### [Exercise aim]
Every line in the data below that includes "runs" belongs in the answer, copied as it stands.

[[ Provided records, beginning ]]

Context: an optimization exercise on an open-source flow, tuned for small area. The choices shown serve that exercise and are no tape-out recipe. In this exercise RTL edits were held to simulation tests only and were not proved equivalent to the original. Power figures rest on the tool's default switching activity, not on a simulated workload.

==> flow/flow/run.sh <==
#!/bin/bash
# The standard layout (standard.sh, the standard synthesis script included) with
# three changes made through ORFS's own variables:
#  - ABC maps the logic for area only (flow/abc_area.script: deepsyn, then
#    area-oriented &nf map with the delay target relaxed, no buffering or upsizing);
#  - clock tree synthesis without dummy loads;
#  - the port buffers are the smallest buffer cell.
# Registers are untouched: ABC runs without -dff, so the standard synthesis's
# flip-flops, their names and cell types, are kept.
set -euo pipefail
W=$PWD
rm -rf "$W/scripts_local"
cp -r "$FLOW_HOME/scripts" "$W/scripts_local"
cp "$W/flow/abc_area.script" "$W/scripts_local/abc_area.script"
export SCRIPTS_DIR="$W/scripts_local"
export CTS_ARGS="-sink_clustering_enable -repair_clock_nets -dont_use_dummy_load -buf_list sky130_fd_sc_hd__clkbuf_16 -sink_clustering_size 20 -sink_clustering_max_diameter 100"
export BUFFER_PORTS_ARGS="-buffer_cell sky130_fd_sc_hd__buf_1"
bash standard.sh > "$W/standard_flow.log" 2>&1
==> flow/flow/abc_area.script <==
strash
&get -n
&deepsyn -J 10 -T 900
&put
strash
&get -n
&nf -p -R 1000
&put
topo
dnsize -c
==> flow/standard.sh <==
#!/bin/bash
# synth_recipe.tcl (not shown) runs the flow's synth.tcl, then flattens the netlist and writes it again
# the make line also repeats each setting of config.mk as NAME=value (left out here)
make -C /OpenROAD-flow-scripts/flow DESIGN_CONFIG=/design/flow/config.mk WORK_HOME=/design/flow/orfs CLKGATE_MAP_FILE= SYNTH_SCRIPT=/design/flow/synth_recipe.tcl "${@:-finish}"
==> flow/config.mk <==
export PLATFORM = sky130hd
export DESIGN_NAME = vga_sprite_car_core
export DESIGN_NICKNAME = vga_sprite_car_core
export VERILOG_FILES = /design/flow/design.v
export SDC_FILE = /design/flow/constraint.sdc
export NUM_CORES = 4
export LEC_CHECK = 0
export ABC_AREA = 1
export CAP_MARGIN = 10
export CORE_MARGIN = 2
export CORE_UTILIZATION = 40
export PLACE_DENSITY = 0.6
export SLEW_MARGIN = 10
export SYNTH_MEMORY_MAX_BITS = 16384
==> flow/constraint.sdc <==
create_clock -name core_clock -period 10.0 [get_ports {clk}]
set_input_delay 2.0000 -clock core_clock [delete_from_list [all_inputs] [get_ports {clk}]]
set_output_delay 2.0000 -clock core_clock [all_outputs]
set_load 0.01 [all_outputs]
==> flow/design.v <==
module car_ram_lut (
   input  logic [3:0] yf,
   input  logic [4:0] xm,
   output logic [1:0] code
);
   always_comb
      case ({yf, xm})
         9'd2: code = 2'd3;
         9'd3: code = 2'd3;
         9'd4: code = 2'd3;
         9'd5: code = 2'd3;
         9'd6: code = 2'd3;
         9'd7: code = 2'd3;
         9'd8: code = 2'd3;
         9'd9: code = 2'd3;
         9'd10: code = 2'd3;
         9'd11: code = 2'd3;
         9'd34: code = 2'd3;
         9'd35: code = 2'd3;
         9'd36: code = 2'd3;
         9'd37: code = 2'd3;
         9'd38: code = 2'd3;
         9'd39: code = 2'd3;
         9'd40: code = 2'd3;
         9'd41: code = 2'd3;
         9'd42: code = 2'd3;
         9'd43: code = 2'd3;
         9'd66: code = 2'd3;
         9'd67: code = 2'd3;
         9'd68: code = 2'd3;
         9'd69: code = 2'd3;
         9'd70: code = 2'd3;
         9'd71: code = 2'd3;
         9'd72: code = 2'd3;
         9'd73: code = 2'd3;
         9'd74: code = 2'd3;
         9'd75: code = 2'd3;
         9'd82: code = 2'd3;
         9'd83: code = 2'd3;
         9'd84: code = 2'd3;
         9'd85: code = 2'd3;
         9'd86: code = 2'd3;
         9'd87: code = 2'd3;
         9'd88: code = 2'd3;
         9'd89: code = 2'd3;
         9'd90: code = 2'd3;
         9'd91: code = 2'd3;
         9'd98: code = 2'd3;
         9'd99: code = 2'd3;
         9'd100: code = 2'd3;
         9'd101: code = 2'd3;
         9'd102: code = 2'd3;
         9'd103: code = 2'd3;
         9'd104: code = 2'd3;
         9'd105: code = 2'd3;
         9'd106: code = 2'd3;
         9'd107: code = 2'd3;
         9'd114: code = 2'd3;
         9'd115: code = 2'd3;
         9'd116: code = 2'd3;
         9'd117: code = 2'd3;
         9'd118: code = 2'd3;
         9'd119: code = 2'd3;
         9'd120: code = 2'd3;
         9'd121: code = 2'd3;
         9'd122: code = 2'd3;
         9'd123: code = 2'd3;
         9'd130: code = 2'd3;
         9'd131: code = 2'd3;
         9'd132: code = 2'd3;
         9'd133: code = 2'd3;
         9'd134: code = 2'd3;
         9'd135: code = 2'd3;
         9'd136: code = 2'd3;
         9'd137: code = 2'd3;
         9'd138: code = 2'd3;
         9'd139: code = 2'd3;
         9'd146: code = 2'd3;
         9'd147: code = 2'd3;
         9'd148: code = 2'd3;
         9'd149: code = 2'd3;
         9'd150: code = 2'd3;
         9'd151: code = 2'd3;
         9'd152: code = 2'd3;
         9'd153: code = 2'd3;
         9'd154: code = 2'd3;
         9'd155: code = 2'd3;
         9'd162: code = 2'd3;
         9'd163: code = 2'd3;
         9'd164: code = 2'd3;
         9'd165: code = 2'd3;
         9'd166: code = 2'd3;
         9'd167: code = 2'd3;
         9'd168: code = 2'd3;
         9'd169: code = 2'd3;
         9'd170: code = 2'd3;
         9'd171: code = 2'd3;
         9'd178: code = 2'd3;
         9'd179: code = 2'd3;
         9'd180: code = 2'd3;
         9'd181: code = 2'd3;
         9'd182: code = 2'd3;
         9'd183: code = 2'd3;
         9'd184: code = 2'd3;
         9'd185: code = 2'd3;
         9'd186: code = 2'd3;
         9'd187: code = 2'd3;
         9'd194: code = 2'd3;
         9'd195: code = 2'd3;
         9'd196: code = 2'd3;
         9'd197: code = 2'd3;
         9'd198: code = 2'd3;
         9'd199: code = 2'd3;
         9'd200: code = 2'd3;
         9'd201: code = 2'd3;
         9'd202: code = 2'd3;
         9'd203: code = 2'd3;
         9'd210: code = 2'd3;
         9'd211: code = 2'd3;
         9'd212: code = 2'd3;
         9'd213: code = 2'd3;
         9'd214: code = 2'd3;
         9'd215: code = 2'd3;
         9'd216: code = 2'd3;
         9'd217: code = 2'd3;
         9'd218: code = 2'd3;
         9'd219: code = 2'd3;
         9'd229: code = 2'd1;
         9'd230: code = 2'd1;
         9'd231: code = 2'd1;
         9'd246: code = 2'd1;
         9'd247: code = 2'd1;
         9'd261: code = 2'd1;
         9'd262: code = 2'd1;
         9'd263: code = 2'd1;
         9'd278: code = 2'd1;
         9'd279: code = 2'd1;
         9'd290: code = 2'd2;
         9'd291: code = 2'd2;
         9'd292: code = 2'd2;
         9'd293: code = 2'd2;
         9'd294: code = 2'd2;
         9'd295: code = 2'd2;
         9'd296: code = 2'd2;
         9'd297: code = 2'd2;
         9'd298: code = 2'd2;
         9'd299: code = 2'd2;
         9'd300: code = 2'd2;
         9'd301: code = 2'd2;
         9'd302: code = 2'd2;
         9'd303: code = 2'd2;
         9'd304: code = 2'd2;
         9'd305: code = 2'd2;
         9'd306: code = 2'd2;
         9'd307: code = 2'd2;
         9'd308: code = 2'd2;
         9'd309: code = 2'd2;
         9'd310: code = 2'd2;
         9'd311: code = 2'd2;
         9'd312: code = 2'd2;
         9'd313: code = 2'd2;
         9'd314: code = 2'd2;
         9'd315: code = 2'd2;
         9'd322: code = 2'd2;
         9'd323: code = 2'd2;
         9'd324: code = 2'd2;
         9'd325: code = 2'd2;
         9'd326: code = 2'd2;
         9'd327: code = 2'd2;
         9'd328: code = 2'd2;
         9'd329: code = 2'd2;
         9'd330: code = 2'd2;
         9'd331: code = 2'd2;
         9'd332: code = 2'd2;
         9'd333: code = 2'd2;
         9'd334: code = 2'd2;
         9'd335: code = 2'd2;
         9'd336: code = 2'd2;
         9'd337: code = 2'd2;
         9'd338: code = 2'd2;
         9'd339: code = 2'd2;
         9'd340: code = 2'd2;
         9'd341: code = 2'd2;
         9'd342: code = 2'd2;
         9'd343: code = 2'd2;
         9'd344: code = 2'd2;
         9'd345: code = 2'd2;
         9'd346: code = 2'd2;
         9'd347: code = 2'd2;
         9'd352: code = 2'd1;
         9'd353: code = 2'd1;
         9'd354: code = 2'd1;
         9'd355: code = 2'd1;
         9'd356: code = 2'd1;
         9'd357: code = 2'd1;
         9'd358: code = 2'd1;
         9'd359: code = 2'd1;
         9'd360: code = 2'd1;
         9'd361: code = 2'd1;
         9'd362: code = 2'd1;
         9'd363: code = 2'd1;
         9'd364: code = 2'd2;
         9'd365: code = 2'd2;
         9'd366: code = 2'd2;
         9'd367: code = 2'd2;
         9'd368: code = 2'd1;
         9'd369: code = 2'd1;
         9'd370: code = 2'd1;
         9'd371: code = 2'd1;
         9'd372: code = 2'd1;
         9'd373: code = 2'd1;
         9'd374: code = 2'd2;
         9'd375: code = 2'd2;
         9'd376: code = 2'd2;
         9'd377: code = 2'd2;
         9'd378: code = 2'd2;
         9'd379: code = 2'd2;
         9'd380: code = 2'd2;
         9'd381: code = 2'd2;
         9'd384: code = 2'd1;
         9'd385: code = 2'd1;
         9'd386: code = 2'd1;
         9'd387: code = 2'd1;
         9'd388: code = 2'd1;
         9'd389: code = 2'd1;
         9'd390: code = 2'd1;
         9'd391: code = 2'd1;
         9'd392: code = 2'd1;
         9'd393: code = 2'd1;
         9'd394: code = 2'd1;
         9'd395: code = 2'd1;
         9'd396: code = 2'd2;
         9'd397: code = 2'd2;
         9'd398: code = 2'd2;
         9'd399: code = 2'd2;
         9'd400: code = 2'd1;
         9'd401: code = 2'd1;
         9'd402: code = 2'd1;
         9'd403: code = 2'd1;
         9'd404: code = 2'd1;
         9'd405: code = 2'd1;
         9'd406: code = 2'd2;
         9'd407: code = 2'd2;
         9'd408: code = 2'd2;
         9'd409: code = 2'd2;
         9'd410: code = 2'd2;
         9'd411: code = 2'd2;
         9'd412: code = 2'd2;
         9'd413: code = 2'd2;
         9'd416: code = 2'd1;
         9'd417: code = 2'd1;
         9'd418: code = 2'd2;
         9'd419: code = 2'd2;
         9'd420: code = 2'd3;
         9'd421: code = 2'd3;
         9'd422: code = 2'd2;
         9'd423: code = 2'd2;
         9'd424: code = 2'd3;
         9'd425: code = 2'd3;
         9'd426: code = 2'd2;
         9'd427: code = 2'd2;
         9'd428: code = 2'd3;
         9'd429: code = 2'd2;
         9'd430: code = 2'd2;
         9'd431: code = 2'd2;
         9'd432: code = 2'd2;
         9'd433: code = 2'd2;
         9'd434: code = 2'd1;
         9'd435: code = 2'd1;
         9'd436: code = 2'd1;
         9'd437: code = 2'd1;
         9'd438: code = 2'd1;
         9'd439: code = 2'd1;
         9'd440: code = 2'd2;
         9'd441: code = 2'd2;
         9'd442: code = 2'd2;
         9'd443: code = 2'd2;
         9'd444: code = 2'd2;
         9'd445: code = 2'd2;
         9'd446: code = 2'd2;
         9'd450: code = 2'd2;
         9'd451: code = 2'd2;
         9'd452: code = 2'd3;
         9'd453: code = 2'd3;
         9'd454: code = 2'd2;
         9'd455: code = 2'd2;
         9'd456: code = 2'd3;
         9'd457: code = 2'd3;
         9'd458: code = 2'd2;
         9'd459: code = 2'd2;
         9'd460: code = 2'd3;
         9'd461: code = 2'd3;
         9'd462: code = 2'd2;
         9'd463: code = 2'd2;
         9'd464: code = 2'd2;
         9'd465: code = 2'd2;
         9'd466: code = 2'd1;
         9'd467: code = 2'd1;
         9'd468: code = 2'd1;
         9'd469: code = 2'd1;
         9'd470: code = 2'd1;
         9'd471: code = 2'd1;
         9'd472: code = 2'd2;
         9'd473: code = 2'd2;
         9'd474: code = 2'd2;
         9'd475: code = 2'd2;
         9'd476: code = 2'd2;
         9'd477: code = 2'd2;
         9'd478: code = 2'd2;
         9'd479: code = 2'd2;
         9'd482: code = 2'd2;
         9'd483: code = 2'd2;
         9'd484: code = 2'd3;
         9'd485: code = 2'd3;
         9'd486: code = 2'd2;
         9'd487: code = 2'd2;
         9'd488: code = 2'd3;
         9'd489: code = 2'd3;
         9'd490: code = 2'd2;
         9'd491: code = 2'd2;
         9'd492: code = 2'd3;
         9'd493: code = 2'd3;
         9'd494: code = 2'd2;
         9'd495: code = 2'd2;
         9'd496: code = 2'd2;
         9'd497: code = 2'd2;
         9'd498: code = 2'd1;
         9'd499: code = 2'd1;
         9'd500: code = 2'd1;
         9'd501: code = 2'd1;
         9'd502: code = 2'd1;
         9'd503: code = 2'd1;
         9'd504: code = 2'd2;
         9'd505: code = 2'd2;
         9'd506: code = 2'd2;
         9'd507: code = 2'd2;
         9'd508: code = 2'd2;
         9'd509: code = 2'd2;
         9'd510: code = 2'd2;
         9'd511: code = 2'd2;
         default: code = 2'd0;
      endcase
endmodule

[[ Provided records, end ]]

### [Answer area]
# Registers are untouched: ABC runs without -dff, so the standard synthesis's
# synth_recipe.tcl (not shown) runs the flow's synth.tcl, then flattens the netlist and writes it again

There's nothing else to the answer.